The masked spinefoot (Siganus puellus), also known as the masked rabbitfish, bluelined rabbitfish, blue-lined spinefoot, decorated rabbitfish or maiden spinefoot, is a species of marine ray-finned fish, a rabbitfish belonging to the family Siganidae. It occurs in shallow, coral-rich areas of clear lagoons and seaward reefs of the Indo-West Pacific region.

==Taxonomy==
The masked spinefoot was first formally described in 1852 as Ampacanthus puellus by the German zoologist Hermann Schlegel with the type locality given as Ternate in the Molucca Islands in Indonesia. The specific name puellus means "a small boy". Schlegel did not explain why he chose that name.

==Description==
The masked spinefoot has a compressed body. The depth of its body fits between 2.3 and 2.6 times into its standard length. It has a symmetrical wedge-shaped head with a slightly protruding snout. The front nostril is flanged, the flange growing in to a triangle shaped flap to the rear. There is a recumbent spine to the front of the dorsal fin. Like all rabbitfishes, the dorsal fin has 13 spines and 10 soft rays while the anal fin has 7 spines and 9 soft rays. The fin spines are robust and hold venom glands. The caudal fin is strongly forked, especially in adults, with acutely pointed lobes. This species attains a maximum total length of 38 cm, although 25 cm is more typical. The upper body is yellow shading to light blue to white on the lower body. It is marked with sinuous blue lines that are vertical towards the head and horizontal towards the tail. These are replaced with blue spots towards the abdomen. There is a broad diagonal black band that runs through the eye and extends from the chin to the nape. Over the eye, this band breaks up into black spots. The colour of the fins is yellow.

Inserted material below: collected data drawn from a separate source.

What follows belongs to an exercise in optimizing a design on an open flow for small area, a short achievable clock period and few clock cycles per item; a production flow would make more cautious choices.
The RTL was checked by simulation tests, not by an equivalence proof against the original design.
Power is estimated from default activity; no workload was simulated.

File: design/flow/design.v
package jkv_pkg;
   localparam int MAX_KEY_CHARS_DEF = 16;
   localparam int KEY_CHARS_FULL    = 16;
   localparam int KEY_BITS_W        = 8 * KEY_CHARS_FULL;
   localparam int KEY_IDX_W         = 4;
   localparam int KEY_LEN_W         = 5;
   localparam int EMIT_W            = 16;
   localparam int STR_CAP_W         = 16;
   localparam int ARR_CAP_W         = 11;
   localparam int MODE_W            = 2;
   localparam int CSR_IDX_W         = 3;
   localparam int CSR_DATA_W        = 64;
   localparam int QUEUE_DEPTH       = 4;
   localparam logic [CSR_IDX_W-1:0] CSR_KEY_FIRST  = 3'd0;
   localparam logic [CSR_IDX_W-1:0] CSR_KEY_SECOND = 3'd1;
   localparam logic [CSR_IDX_W-1:0] CSR_KEY_LENGTH = 3'd2;
   localparam logic [CSR_IDX_W-1:0] CSR_VALUE_MODE = 3'd3;
   localparam logic [CSR_IDX_W-1:0] CSR_STR_CAP    = 3'd4;
   localparam logic [CSR_IDX_W-1:0] CSR_ARR_CAP    = 3'd5;
   localparam logic [KEY_LEN_W-1:0] KEY_LENGTH_RST = 5'd1;
   localparam logic [MODE_W-1:0]    VALUE_MODE_RST = 2'd0;
   localparam logic [STR_CAP_W-1:0] STR_CAP_RST    = 16'd256;
   localparam logic [ARR_CAP_W-1:0] ARR_CAP_RST    = 11'd16;
   localparam logic [MODE_W-1:0] MODE_STRING = 2'd0;
   localparam logic [MODE_W-1:0] MODE_U32    = 2'd1;
   localparam logic [MODE_W-1:0] MODE_ARRAY  = 2'd2;
   localparam logic [1:0] KIND_CHAR  = 2'd0;
   localparam logic [1:0] KIND_ELEM  = 2'd1;
   localparam logic [1:0] KIND_FINAL = 2'd2;
   localparam logic [2:0] ST_OK        = 3'd0;
   localparam logic [2:0] ST_NOKEY     = 3'd1;
   localparam logic [2:0] ST_MALFORMED = 3'd2;
   localparam logic [2:0] ST_OVERFLOW  = 3'd3;
   localparam logic [2:0] ST_CAPACITY  = 3'd4;
   localparam logic [7:0] CH_QUOTE  = 8'h22;
   localparam logic [7:0] CH_COLON  = 8'h3A;
   localparam logic [7:0] CH_COMMA  = 8'h2C;
   localparam logic [7:0] CH_LBRACK = 8'h5B;
   localparam logic [7:0] CH_RBRACK = 8'h5D;
   localparam logic [7:0] CH_BSLASH = 8'h5C;
   localparam logic [7:0] CH_N      = 8'h6E;
   localparam logic [7:0] CH_T      = 8'h74;
   localparam logic [7:0] CH_R      = 8'h72;
   localparam logic [7:0] CH_LF     = 8'h0A;
   localparam logic [7:0] CH_TAB    = 8'h09;
   localparam logic [7:0] CH_CR     = 8'h0D;
   localparam logic [7:0] CH_SPACE  = 8'h20;
   localparam logic [7:0] CH_ZERO   = 8'h30;
   localparam logic [7:0] CH_NINE   = 8'h39;
   typedef struct packed {
      logic [1:0]  kind;
      logic [31:0] value;
      logic [2:0]  status;
      logic        run_end;
   } jkv_result_type;
   typedef struct packed {
      logic shift;
      logic restart;
      logic clear;
   } jkv_win_ctl_type;
   typedef struct packed {
      logic cont;
      logic fresh;
   } jkv_win_hit_type;
endpackage
import jkv_pkg::*;
module json_key_value_extractor_core #(
   parameter int MaxKeyChars = jkv_pkg::MAX_KEY_CHARS_DEF
) (
   input  logic                            clock,
   input  logic                            reset,
   input  logic                            req_valid,
   output logic                            req_stall,
   input  logic [7:0]                      req_data_byte,
   input  logic                            req_last_byte,
   output logic                            rsp_valid,
   input  logic                            rsp_stall,
   output logic [1:0]                      rsp_item_kind,
   output logic [31:0]                     rsp_item_value,
   output logic [2:0]                      rsp_result_status,
   output logic                            rsp_end_of_run,
   input  logic                            csr_valid,
   output logic                            csr_ready,
   input  logic [jkv_pkg::CSR_IDX_W-1:0]   csr_index,
   input  logic [jkv_pkg::CSR_DATA_W-1:0]  csr_write_data
);
   logic [127:0] key_ff;
   logic [4:0]   kc_ff;
   logic [1:0]   mode_ff;
   logic [15:0]  scap_ff;
   logic [10:0]  acap_ff;
   assign csr_ready = 1'b1;
   always_ff @(posedge clock) begin
      if (reset) begin
         key_ff  <= '0;
         kc_ff   <= 5'd1;
         mode_ff <= 2'd0;
         scap_ff <= 16'd256;
         acap_ff <= 11'd16;
      end else if (csr_valid) begin
         case (csr_index)
            3'd0: key_ff[63:0]   <= csr_write_data;
            3'd1: key_ff[127:64] <= csr_write_data;
            3'd2: kc_ff          <= csr_write_data[4] ? 5'd16 : csr_write_data[4:0];
            3'd3: mode_ff        <= csr_write_data[1:0];
            3'd4: scap_ff        <= csr_write_data[15:0];
            3'd5: acap_ff        <= csr_write_data[10:0];
            default: begin
            end
         endcase
      end
   end
   logic       h_v, s_v;
   logic [7:0] h_b, s_b;
   logic       h_l, s_l;
   logic       accept;
   logic       consume;
   logic [7:0] h_in;
   logic [7:0] h_cls_in, h_cls;
   logic       h_ld;
   assign req_stall = s_v;
   assign h_ld      = consume || !h_v;
   assign accept    = req_valid && !s_v;
   always_ff @(posedge clock) begin
      if (reset) begin
         h_v <= 1'b0;
         s_v <= 1'b0;
      end else begin
         h_v <= (h_v && !consume) || s_v || accept;
         s_v <= !consume && (s_v || (accept && h_v));
      end
   end
   assign h_in = s_v ? s_b : req_data_byte;
   assign h_cls_in = {h_in == CH_BSLASH, h_in == CH_RBRACK, h_in == CH_LBRACK, h_in == CH_COMMA,
                      h_in == CH_COLON, h_in == CH_QUOTE, (h_in >= CH_ZERO) && (h_in <= CH_NINE),
                      (h_in == CH_SPACE) || (h_in == CH_TAB) || (h_in == CH_LF) || (h_in == CH_CR)};
   always_ff @(posedge clock) begin
      if (!s_v) begin
         s_b <= req_data_byte;
         s_l <= req_last_byte;
      end
      h_b   <= ({8{h_ld}} & h_in) | ({8{!h_ld}} & h_b);
      h_l   <= (h_ld & (s_v ? s_l : req_last_byte)) | (!h_ld & h_l);
      h_cls <= ({8{h_ld}} & h_cls_in) | ({8{!h_ld}} & h_cls);
   end
   localparam int SE = 0;   
   localparam int AK = 1;   
   localparam int AC = 2;   
   localparam int ST = 3;   
   localparam int U3 = 4;   
   localparam int AO = 5;   
   localparam int AN = 6;   
   localparam int AA = 7;   
   localparam int AE = 8;   
   localparam int DN = 9;   
   logic [9:0]  ph_ff;
   logic [17:1] dv_ff;
   logic        hitp_ff;
   logic        esc_ff;
   logic [31:0] acc_ff;
   logic        ovf_ff;
   logic [15:0] cnt_ff;
   logic        full_ff;
   logic        pf_ff, pf_ok_ff;
   logic        pn_u_ff, pn_a_ff;
   logic        out_v_ff;
   logic [1:0]  out_k_ff;
   logic [2:0]  out_s_ff;
   logic        adv;
   logic        step;
   logic        pend;
   logic        pend_go;
   assign adv     = !out_v_ff || !rsp_stall;
   assign pend    = pf_ff || pn_u_ff || pn_a_ff;
   assign step    = h_v && adv && (!pend || (pf_ff && ph_ff[DN]));
   assign consume = step;
   assign pend_go = pend && adv;
   logic [7:0] c;
   logic       ws, dg, qt, cl, cm, lb, rb, bs;
   logic       L;
   logic [7:0] ch_dec;
   assign c  = h_b;
   assign L  = h_l;
   assign {bs, rb, lb, cm, cl, qt, dg, ws} = h_cls;
   assign ch_dec = !esc_ff ? c :
                   (c == CH_N) ? CH_LF :
                   (c == CH_T) ? CH_TAB :
                   (c == CH_R) ? CH_CR : c;
   logic [15:0] eqk;
   logic [17:1] dv_shift;
   always_comb begin
      for (int j = 0; j < 16; j++) begin
         eqk[j] = (c == key_ff[8*j +: 8]);
      end
      dv_shift[1] = qt;
      for (int i = 2; i <= 17; i++) begin
         dv_shift[i] = dv_ff[i-1] && eqk[i-2];
      end
   end
   logic [3:0]  dig;
   logic [31:0] acc_mul;
   logic [34:0] acc_x5;
   logic        acc_ov;
   assign dig     = c[3:0];
   assign acc_x5  = {3'd0, acc_ff + {acc_ff[29:0], 2'b00} + {29'd0, dig[3:1]}};
   assign acc_mul = {acc_x5[30:0], dig[0]};
   assign acc_ov  = (acc_ff > 32'd429496729) || ((acc_ff == 32'd429496729) && (dig > 4'd5));
   logic [15:0] cnt_inc;
   logic        sfull_next, afull_next, full_init;
   assign cnt_inc    = cnt_ff + 16'd1;
   assign sfull_next = ({1'b0, cnt_ff} + 17'd2 == {1'b0, scap_ff});
   assign afull_next = (cnt_inc == {5'd0, acap_ff});
   assign full_init  = (mode_ff == MODE_STRING) ? (scap_ff <= 16'd1) : (acap_ff == 11'd0);
   logic mS, mU, mA;
   logic esc, ovf, full;
   logic hit, ak_cl, ak_rs, ac_go, ac_s, ac_u, ac_a, ac_bad;
   logic st_ch, st_es, st_end, u_dig, u_end, a_emp, a_st, a_bad;
   logic n_dig, n_ovf, n_cap, n_el, ra, ra_cm, ra_end;
   logic done;
   logic ovf_n;
   logic [9:0]  ph_n;
   logic [17:1] dv_n;
   logic        hitp_n;
   logic        esc_n, full_n;
   logic        cnt_clr, cnt_up;
   logic        emit, pf_set, pf_ok_n;
   logic        ldig, pn_u_set, pn_a_set;
   logic        k_char, k_elem;
   logic        s_nokey, s_mal, s_ovf, s_cap;
   logic        a_accum, a_start, a_char, a_cnt, a_hold;
   logic [1:0]  e_k;
   logic [2:0]  e_s;
   assign mS   = (mode_ff == MODE_STRING);
   assign mU   = (mode_ff == MODE_U32);
   assign mA   = (mode_ff == MODE_ARRAY);
   assign esc  = esc_ff;
   assign ovf  = ovf_ff;
   assign full = full_ff;
   assign hit    = ph_ff[SE] & qt & hitp_ff;
   assign ak_cl  = ph_ff[AK] & cl;
   assign ak_rs  = ph_ff[AK] & ~ws & ~cl;
   assign ac_go  = ph_ff[AC] & ~ws;
   assign ac_s   = ph_ff[AC] & mS & qt;
   assign ac_u   = ph_ff[AC] & mU & dg;
   assign ac_a   = ph_ff[AC] & mA & lb;
   assign ac_bad = ac_go & ~(mS & qt) & ~(mU & dg) & ~(mA & lb);
   assign st_ch  = ph_ff[ST] & (esc | (~bs & ~qt));
   assign st_es  = ph_ff[ST] & ~esc & bs;
   assign st_end = ph_ff[ST] & ~esc & qt;
   assign u_dig  = ph_ff[U3] & dg;
   assign u_end  = ph_ff[U3] & ~dg;
   assign a_emp  = ph_ff[AO] & rb;
   assign a_st   = (ph_ff[AO] | ph_ff[AE]) & dg;
   assign a_bad  = (ph_ff[AO] | ph_ff[AE]) & ~ws & ~dg & ~(ph_ff[AO] & rb);
   assign n_dig  = ph_ff[AN] & dg;
   assign n_ovf  = ph_ff[AN] & ~dg & ovf;
   assign n_cap  = ph_ff[AN] & ~dg & ~ovf & full;
   assign n_el   = ph_ff[AN] & ~dg & ~ovf & ~full;
   assign ra     = n_el | ph_ff[AA];
   assign ra_cm  = ra & cm;
   assign ra_end = ra & ~ws & ~cm;
   assign done = ac_bad | st_end | (st_ch & full) | u_end | a_emp | a_bad | n_ovf | n_cap | ra_end;
   assign ovf_n = (u_dig | n_dig) & (ovf | acc_ov);
   always_comb begin
      ph_n     = '0;
      ph_n[SE] = L | (ph_ff[SE] & ~hit) | ak_rs;
      ph_n[AK] = ~L & (hit | (ph_ff[AK] & ws));
      ph_n[AC] = ~L & (ak_cl | (ph_ff[AC] & ws));
      ph_n[ST] = ~L & (ac_s | (ph_ff[ST] & ~st_end & ~(st_ch & full)));
      ph_n[U3] = ~L & (ac_u | u_dig);
      ph_n[AO] = ~L & (ac_a | (ph_ff[AO] & ws));
      ph_n[AN] = ~L & (a_st | n_dig);
      ph_n[AA] = ~L & ra & ws;
      ph_n[AE] = ~L & (ra_cm | (ph_ff[AE] & ws));
      ph_n[DN] = ~L & (ph_ff[DN] | done);
   end
   assign dv_n = (L | hit) ? '0 : ph_ff[SE] ? dv_shift : {16'd0, ak_rs & qt};
   logic [16:0] dv_sel;
   always_comb begin
      dv_sel[0] = 1'b0;
      for (int k = 1; k <= 16; k++) begin
         dv_sel[k] = dv_n[k+1];
      end
   end
   assign hitp_n = dv_sel[kc_ff];
   assign esc_n   = ~L & st_es;
   assign cnt_clr = ac_go;
   assign cnt_up  = (st_ch & ~full) | n_el;
   assign full_n  = ac_go ? full_init :
                    (st_ch & ~full) ? sfull_next :
                    n_el ? afull_next : full;
   assign ldig     = ac_u | u_dig | a_st | n_dig;
   assign pn_u_set = L & (ac_u | u_dig);
   assign pn_a_set = L & (a_st | n_dig);
   assign emit    = ac_bad | st_end | st_ch | u_end | a_emp | a_bad | n_ovf | n_cap | n_el |
                    (ph_ff[AA] & ~ws & ~cm) | (L & ~ph_ff[DN] & ~ldig);
   assign pf_set  = (n_el & (L | (~ws & ~cm))) | (L & ~full & (st_es | st_ch));
   assign pf_ok_n = n_el & rb;
   assign k_char  = ~full & (st_ch | (L & st_es));
   assign k_elem  = n_el;
   assign s_nokey = L & (ph_ff[SE] | ph_ff[AK] | (ph_ff[AC] & ws));
   assign s_mal   = ac_bad | a_bad | (ph_ff[AA] & ~ws & ~cm & ~rb) |
                    (L & (ac_s | ac_a | ((ph_ff[AO] | ph_ff[AE]) & ws) | (ph_ff[AA] & (ws | cm))));
   assign s_ovf   = (u_end & ovf) | n_ovf;
   assign s_cap   = (st_ch & full) | n_cap | (L & full & st_es);
   assign e_k = k_char ? KIND_CHAR : k_elem ? KIND_ELEM : KIND_FINAL;
   assign e_s = (k_char | k_elem) ? ST_OK :
                {s_cap, s_mal | s_ovf, s_nokey | s_ovf};
   assign a_accum = u_dig | n_dig;
   assign a_start = ac_u | a_st;
   assign a_char  = k_char;
   assign a_cnt   = st_end | (ph_ff[AA] & rb);
   assign a_hold  = n_el | (u_end & ~ovf);
   always_ff @(posedge clock) begin
      if (reset) begin
         ph_ff    <= 10'd1;
         dv_ff    <= '0;
         hitp_ff  <= 1'b0;
         pf_ff    <= 1'b0;
         pn_u_ff  <= 1'b0;
         pn_a_ff  <= 1'b0;
         out_v_ff <= 1'b0;
      end else begin
         if (step) begin
            ph_ff   <= ph_n;
            dv_ff   <= dv_n;
            hitp_ff <= hitp_n;
            pf_ff   <= pf_set;
            pn_u_ff <= pn_u_set;
            pn_a_ff <= pn_a_set;
         end else if (pend_go) begin
            pf_ff   <= pa_el;
            pn_u_ff <= 1'b0;
            pn_a_ff <= 1'b0;
         end
         if ((step && emit) || pend_go) begin
            out_v_ff <= 1'b1;
         end else if (!rsp_stall) begin
            out_v_ff <= 1'b0;
         end
      end
   end
   always_ff @(posedge clock) begin
      esc_ff   <= (step & esc_n) | (!step & esc_ff);
      ovf_ff   <= (step & ovf_n) | (!step & ovf_ff);
      full_ff  <= (step & full_n) | (!step & full_ff);
      pf_ok_ff <= (step & pf_ok_n) | (!step & !pa_el & pf_ok_ff);
   end
   logic        keep;
   logic        pu, pa, pff, pa_el;
   logic        ld_out;
   logic [1:0]  out_k_n;
   logic [2:0]  out_s_n;
   logic [15:0] cnt_n;
   logic [31:0] acc_n;
   assign keep   = !step && !pend_go;
   assign ld_out = step && emit;
   assign pu    = pend_go && pn_u_ff;
   assign pa    = pend_go && pn_a_ff;
   assign pff   = pend_go && pf_ff;
   assign pa_el = pa && !ovf_ff && !full_ff;
   assign out_k_n = ({2{ld_out}} & e_k) | {pu | pff | (pa & !pa_el), pa_el} |
                    ({2{keep}} & out_k_ff);
   assign out_s_n = ({3{ld_out}} & e_s) |
                    {pa & !ovf_ff & full_ff, ((pu | pa) & ovf_ff) | (pff & !pf_ok_ff),
                     (pu | pa) & ovf_ff} |
                    ({3{keep}} & out_s_ff);
   assign cnt_n   = ({16{step && cnt_up}} & cnt_inc) |
                    ({16{!(step && (cnt_up || cnt_clr))}} & cnt_ff);
   assign acc_n   = ({32{step && a_accum}} & acc_mul) |
                    ({32{step && a_start}} & {28'd0, dig}) |
                    ({32{step && a_char}}  & {24'd0, ch_dec}) |
                    ({32{(step && a_cnt) || (pff && pf_ok_ff)}} & {16'd0, cnt_ff}) |
                    ({32{(step && a_hold) || keep || (pu && !ovf_ff) || pa_el}} & acc_ff);
   always_ff @(posedge clock) begin
      out_k_ff <= out_k_n;
      out_s_ff <= out_s_n;
      cnt_ff   <= cnt_n;
      acc_ff   <= acc_n;
   end
   assign rsp_valid         = out_v_ff;
   assign rsp_item_kind     = out_k_ff;
   assign rsp_result_status = out_s_ff;
   assign rsp_end_of_run    = out_k_ff[1];
   assign rsp_item_value    = acc_ff;
endmodule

==Distribution and habitat==
The masked spinefoot has a wide Indo-West Pacific range which extends from the Cocos-Keeling Islands and the outer reefs of northwestern Shelf of Western Australia through Indonesia to the Ryukyu Islands and Kiribati, to southern Great Barrier Reef and New Caledonia. It is found to depths down to 30 m in the shallow waters of clear lagoon rich in corals and on seaward reefs.

==Biology==
Masked spinefoot juveniles school, especially over areas dominated by Acropora branching corals. The adults live in pairs on the reef, pairing starting at lengths around 7 cm when they move into deeper water on the reef and near drop offs. The juveniles feed on filamentous algae while the adults feeds on macroalgae and on sponges of the order Monaxonida. This species produces venom in the spines of its fins. In a study of the venom of a congener it was found that rabbitfish venom was similar to the venom of stonefishes.

==Hunting==
The masked spinefoot is caught by spearfishing and in fish traps and small amounts are regularly found in fish markets. It makes occasional appearances in the aquarium trade.